Cuando un regidor quiso apagar la fiesta de Santa Ana
(Villamartín, 1606)
Hay
días en los que el archivo histórico no es un montón de papeles viejos, sino un
espejo. Días en los que uno lee un cabildo del siglo XVII y descubre que
Villamartín ya discutía lo mismo que hoy: quién manda, quién paga, quién decide
qué es tradición y qué es gasto superfluo. El 24 de julio de 1606 fue uno de esos días.

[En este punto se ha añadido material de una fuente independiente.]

==> src/pce_pkg.sv <==
package pce_pkg;

  // Configuration register map
  localparam int CFG_IDX_W = 3;
  localparam logic [CFG_IDX_W-1:0] CFG_CONNECT_TIMEOUT  = 3'd0;
  localparam logic [CFG_IDX_W-1:0] CFG_PEER_TIMEOUT     = 3'd1;
  localparam logic [CFG_IDX_W-1:0] CFG_PING_INTERVAL    = 3'd2;
  localparam logic [CFG_IDX_W-1:0] CFG_WINDOW_INCREMENT = 3'd3;
  localparam logic [CFG_IDX_W-1:0] CFG_WINDOW_MAX       = 3'd4;
  localparam logic [CFG_IDX_W-1:0] CFG_WINDOW_INITIAL   = 3'd5;

  // Register values after reset
  localparam logic [31:0] RST_CONNECT_TIMEOUT  = 32'd5000;
  localparam logic [31:0] RST_PEER_TIMEOUT     = 32'd10000;
  localparam logic [31:0] RST_PING_INTERVAL    = 32'd1000;
  localparam logic [15:0] RST_WINDOW_INCREMENT = 16'd1;
  localparam logic [15:0] RST_WINDOW_MAX       = 16'd64;
  localparam logic [15:0] RST_WINDOW_INITIAL   = 16'd4;

  typedef enum logic [1:0] {
    OP_TICK,
    OP_CONNECT,
    OP_DISCONNECT,
    OP_PACKET
  } opcode_t;

  typedef enum logic [3:0] {
    PT_PING          = 4'd0,
    PT_PONG          = 4'd1,
    PT_ACK           = 4'd2,
    PT_CONN_REQ      = 4'd3,
    PT_CONN_RESP     = 4'd4,
    PT_CONN_ACK      = 4'd5,
    PT_CONN_COMPLETE = 4'd6,
    PT_DISC_NOTIFY   = 4'd7,
    PT_USER_DATA     = 4'd8,
    PT_OTHER         = 4'd9
  } pkt_type_t;

  typedef enum logic [2:0] {
    LS_DISC,
    LS_REQ,
    LS_RESP,
    LS_ACKD,
    LS_CONN
  } link_state_t;

  typedef enum logic [1:0] {
    BK_EXEC,
    BK_RTT_MAG,
    BK_RTT_AVG,
    BK_RTT_DEV
  } back_state_t;

  // Peer event codes
  localparam logic [2:0] EV_CONNECTED    = 3'd0;
  localparam logic [2:0] EV_DISCONNECTED = 3'd1;
  localparam logic [2:0] EV_UNABLE       = 3'd2;
  localparam logic [2:0] EV_TIMED_OUT    = 3'd3;
  localparam logic [2:0] EV_RECEIVED     = 3'd4;

  localparam logic KIND_PACKET = 1'b0;
  localparam logic KIND_EVENT  = 1'b1;

  typedef struct packed {
    logic [31:0] connect_timeout;
    logic [31:0] peer_timeout;
    logic [31:0] ping_interval;
    logic [15:0] window_increment;
    logic [15:0] window_max;
    logic [15:0] window_initial;
  } cfg_t;

  // Classified item held between front and back
  typedef struct packed {
    opcode_t     op;
    logic [63:0] now;
    pkt_type_t   ptype;
    logic        rel;
    logic        ord;
    logic [7:0]  ch;
    logic [31:0] seq;
    logic [63:0] stamp;
    logic        flag;
    logic        clean;
    logic [63:0] sent_time;
    logic        need_ack;
  } item_t;

  typedef struct packed {
    logic        kind;
    logic [2:0]  code;
    logic        rel;
    logic        imm;
    logic [31:0] seq;
    logic [63:0] stamp;
    logic        ok;
    logic        has_ch;
    logic [7:0]  ch;
    logic        last;
  } result_t;

  function automatic result_t mk_pkt(input pkt_type_t ptype, input logic rel,
                                     input logic imm, input logic [31:0] seq,
                                     input logic [63:0] stamp, input logic ok,
                                     input logic has_ch, input logic [7:0] ch);
    result_t r;
    r.kind   = KIND_PACKET;
    r.code   = 3'(ptype);
    r.rel    = rel;
    r.imm    = imm;
    r.seq    = seq;
    r.stamp  = stamp;
    r.ok     = ok;
    r.has_ch = has_ch;
    r.ch     = has_ch ? ch : 8'd0;
    r.last   = 1'b0;
    return r;
  endfunction

  function automatic result_t mk_evt(input logic [2:0] code);
    result_t r;
    r      = '0;
    r.kind = KIND_EVENT;
    r.code = code;
    return r;
  endfunction

endpackage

El Consejo se reunió como siempre, con sus alcaldes ordinarios, Luis Vázquez Benegas y Pedro González Lobato; alférez mayor, Andrés Gómez de Vera; y regidores, Benito Lobato González y Gonzalo López Martín. Tocaba organizar la fiesta de Santa Ana, patrona desde 1601, cuando —según el propio cabildo— la villa se libró de la peste que arrasó los pueblos vecinos. Por eso la fiesta no era un capricho: era una obligación moral, una deuda con la historia.
El Consejo ratificó que la fiesta de
la Gloriosa Santa Ana debía hacerse tal como estaba acordado: capear seis toros, uno de ellos de
garrocha. Se ordenó notificar al regidor y a Juan Cardoso, arrendadores de las
carnicerías, que de los cuatro toros que están obligados a proporcionar según
su contrato, compren uno más
para la fiesta. Si no lo hicieran, el Consejo lo compraría a costa de ellos.
También se acordó libranza de los Propios para sufragar las barreras de la
plaza.
Nada
extraño. Nada polémico. Hasta que entró en escena un nombre que el
acta-documento repite con insistencia: don
Juan Álvarez de Bohórquez Sotomayor.
Aquí
el tono del cabildo cambió. Entró don Juan Álvarez de Bohórquez Sotomayor,
regidor, y declaró que en lo tocante a vísperas, misa, órgano y sacristanes,
estaba conforme. Pero se oponía
frontalmente a traer ministriles y gastar en ellos los Propios del
Consejo. Alegó pobreza, deudas y que, teniendo órgano en la iglesia, los
ministriles no eran necesarios. Insinuó además que algunos vecinos querían
traerlos para sus propios juegos de
cañas y tiros, y que pretendían que el Consejo paguase ese capricho bajo
pretexto de la fiesta.
Su
protesta fue dura, casi jurídica: anunció que, si se libraba dinero para
ministriles, apelaría ante la Real
Audiencia de Sevilla.
Un
regidor apelando contra la fiesta de la patrona. En pleno cabildo. En voz alta.
El
Consejo escuchó la contradicción… y la rechazó. Declaró que la fiesta debía
celebrarse como cada año, porque Santa Ana fue nombrada patrona en 1601 tras
librar a Villamartín de la peste que asoló la comarca. La villa quedó «obligada
de nuevo» a honrarla con devoción y autoridad.
Se
insistió en que la procesión desde el hospital de la Concepción hasta la
iglesia mayor carecía del ornato
necesario, solemnidad, autoridad y por eso se debían traer ministriles.
Ya el domingo 23 se les libraron 12
reales, lo habitual en estas ocasiones, y se les pagó sin protesta
alguna.
El
Consejo sostuvo que la apelación llegaba tarde, pues el gasto ya estaba ejecutado y firmado.
Bohórquez
no cedió. Sacó a relucir el cabildo de 1601, habló de imposiciones injustas, de
cédulas reales, de límites legales. Quiso convertir la fiesta en un expediente
judicial. Quiso paralizar pagos, toros, música, todo.
Incluso
llegó a decir que el Consejo «está enfermo». Y que él mismo lo estaba. Y que
por eso contradecía la fiesta, los toros y cualquier gasto.
El
acta-documento lo deja claro: no era una discusión técnica. Era una batalla política.
Los
oficiales respondieron con contundencia: todo se hizo antes de la apelación,
todo está pagado, todo está documentado. Los ministriles no eran novedad, se habían traído
otras veces, y el escribano debía dejar constancia de ello.
La
fiesta siguió. La música siguió. La devoción siguió. La apelación, si quería,
que fuese a Sevilla.
El acta
se cerró con las firmas de los alcaldes ordinarios, alférez mayor, regidores y
avalada por el escribano público del cabildo. La fiesta de Santa Ana se
celebró. Con toros. Con ministriles. Con la autoridad que el Consejo defendió
frente a quien quiso convertir la patrona en un trámite administrativo.